This workaround is required, because many libraries use built-in open internally, and you only want to record the files you explicitly opened yourself.

If you use Python 2, you can pass an encoding parameter to recipy.open. In this case codecs is used to open the file with proper encoding.

Annotating Runs

Once you’ve got some runs in your database, you can ‘annotate’ these runs with any notes that you want to keep about them. This can be particularly useful for recording which runs worked well, or particular problems you ran into. This can be done from the ‘details’ page in the GUI, or by running

recipy annotate [run-id]

which will open an editor to allow you to write notes that will be attached to the run. These will then be viewable via the command-line and the GUI when searching for runs.

Saving Custom Values

In your script, you can also add custom key-value pairs to the run:

recipy.log_values(key='value')
recipy.log_values({'key': 'value'})

Please note that, at the moment, these values are not displayed in the CLI or in the GUI.

Command Line Interface

There are other features in the command-line interface too: recipy --help to see the other options. You can view diffs, see all runs that created a file with a given name, search based on ids, show the latest entry and more:

recipy - a frictionless provenance tool for Python

Usage:
  recipy search [options] <outputfile>
  recipy latest [options]
  recipy gui [options]
  recipy annotate [<idvalue>]
  recipy pm [--format <rst|plain>]
  recipy (-h | --help)
  recipy --version

Options:
  -h --help        Show this screen
  --version        Show version
  -p --filepath    Search based on filepath rather than hash
  -f --fuzzy       Use fuzzy searching on filename
  -r --regex       Use regex searching on filename
  -i --id          Search based on (a fragment of) the run ID
  -a --all         Show all results (otherwise just latest result given)
  -v --verbose     Be verbose
  -d --diff        Show diff
  -j --json        Show output as JSON
  --no-browser     Do not open browser window
  --debug          Turn on debugging mode

Configuration

By default, recipy stores all of its configuration and the database itself in ~/.recipy. Recipy’s main configuration file is inside this folder, called recipyrc. The configuration file format is very simple, and is based on Windows INI files - and having a configuration file is completely optional: the defaults will work fine with no configuration file.
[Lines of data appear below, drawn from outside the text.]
===== src/rtl/conv_cache_wrt_ctrl_if.sv =====
// ----------------------------------------------------------------------------
// conv_cache_wrt_ctrl_if
// Purpose : bundles the pixel stream, frame control, cache port-A write bus
//           and consumer hand-off signals of the convolution cache write
//           controller.
// Modports:
//   master - the controller: consumes the pixel stream and frame control,
//            drives the cache write port and the block hand-off signals.
//   slave  - the environment: drives pixels/frame control/consume-done and
//            observes the cache write port and hand-off signals.
// Signals :
//   start_in, row_len_in                      frame start and line length
//   pixel_data_in/valid_in/last_in            input pixel stream
//   pixel_ready_out                           stream back-pressure
//   cache_port_a_wrt_data/addr/sel/en_out     cache write port A
//   cache_blk_sel_out                         ping-pong half being written
//   blk_valid_out, blk_consume_done_in        block hand-off
//   busy_out                                  controller not idle
// ----------------------------------------------------------------------------
interface conv_cache_wrt_ctrl_if #(
  parameter int DATA_WIDTH          = 16,
  parameter int IM_CACHE_DEPTH      = 512,
  parameter int IM_CACHE_COUNT      = 4,
  parameter int IM_CACHE_ADDR_WIDTH = $clog2(IM_CACHE_DEPTH)
);
  logic                             start_in;
  logic [IM_CACHE_ADDR_WIDTH:0]     row_len_in;
  logic [DATA_WIDTH-1:0]            pixel_data_in;
  logic                             pixel_valid_in;
  logic                             pixel_last_in;
  logic                             pixel_ready_out;
  logic [DATA_WIDTH-1:0]            cache_port_a_wrt_data_out;
  logic [IM_CACHE_ADDR_WIDTH-1:0]   cache_port_a_wrt_addr_out;
  logic [IM_CACHE_COUNT-1:0]        cache_port_a_wrt_sel_out;
  logic                             cache_port_a_wrt_en_out;
  logic                             cache_blk_sel_out;
  logic                             blk_valid_out;
  logic                             blk_consume_done_in;
  logic                             busy_out;

  modport master (
    input  start_in, row_len_in, pixel_data_in, pixel_valid_in, pixel_last_in,
    input  blk_consume_done_in,
    output pixel_ready_out, cache_port_a_wrt_data_out, cache_port_a_wrt_addr_out,
    output cache_port_a_wrt_sel_out, cache_port_a_wrt_en_out, cache_blk_sel_out,
    output blk_valid_out, busy_out
  );

  modport slave (
    output start_in, row_len_in, pixel_data_in, pixel_valid_in, pixel_last_in,
    output blk_consume_done_in,
    input  pixel_ready_out, cache_port_a_wrt_data_out, cache_port_a_wrt_addr_out,
    input  cache_port_a_wrt_sel_out, cache_port_a_wrt_en_out, cache_blk_sel_out,
    input  blk_valid_out, busy_out
  );
endinterface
An example configuration is:

[ignored metadata]
diff

[general]
debug

This simply instructs recipy not to save git diff information when it records metadata about a run, and also to print debug messages (which can be really useful if you’re trying to work out why certain functions aren’t patched). At the moment, the only possible options are:

  • [general]
    • debug - print debug messages
    • editor = vi - Configure the default text editor that will be used when recipy needs you to type in a message. Use notepad if on Windows, for example
    • quiet - don’t print any messages
    • port - specify port to use for the GUI
  • [data]
    • file_diff_outputs - store diff between the old output and new output file, if the output file exists before the script is executed
  • [database]
    • path = /path/to/file.json - set the path to the database file
  • [ignored metadata]
    • diff - don’t store the output of git diff in the metadata for a recipy run
    • git - don’t store anything relating to git (origin, commit, repo etc) in the metadata for a recipy run
    • input_hashes - don’t compute and store SHA-1 hashes of input files
    • output_hashes - don’t compute and store SHA-1 hashes of output files
  • [ignored inputs]
    • List any module here (eg. numpy) to instruct recipy not to record inputs from this module, or all to ignore inputs from all modules
  • [ignored outputs]
    • List any module here (eg. numpy) to instruct recipy not to record outputs from this module, or all to ignore outputs from all modules

By default all metadata is stored (ie. no metadata is ignored) and debug messages are not shown. A .recipyrc file in the current directory takes precedence over the ~/.recipy/recipyrc file, allowing per-project configurations to be easily handled.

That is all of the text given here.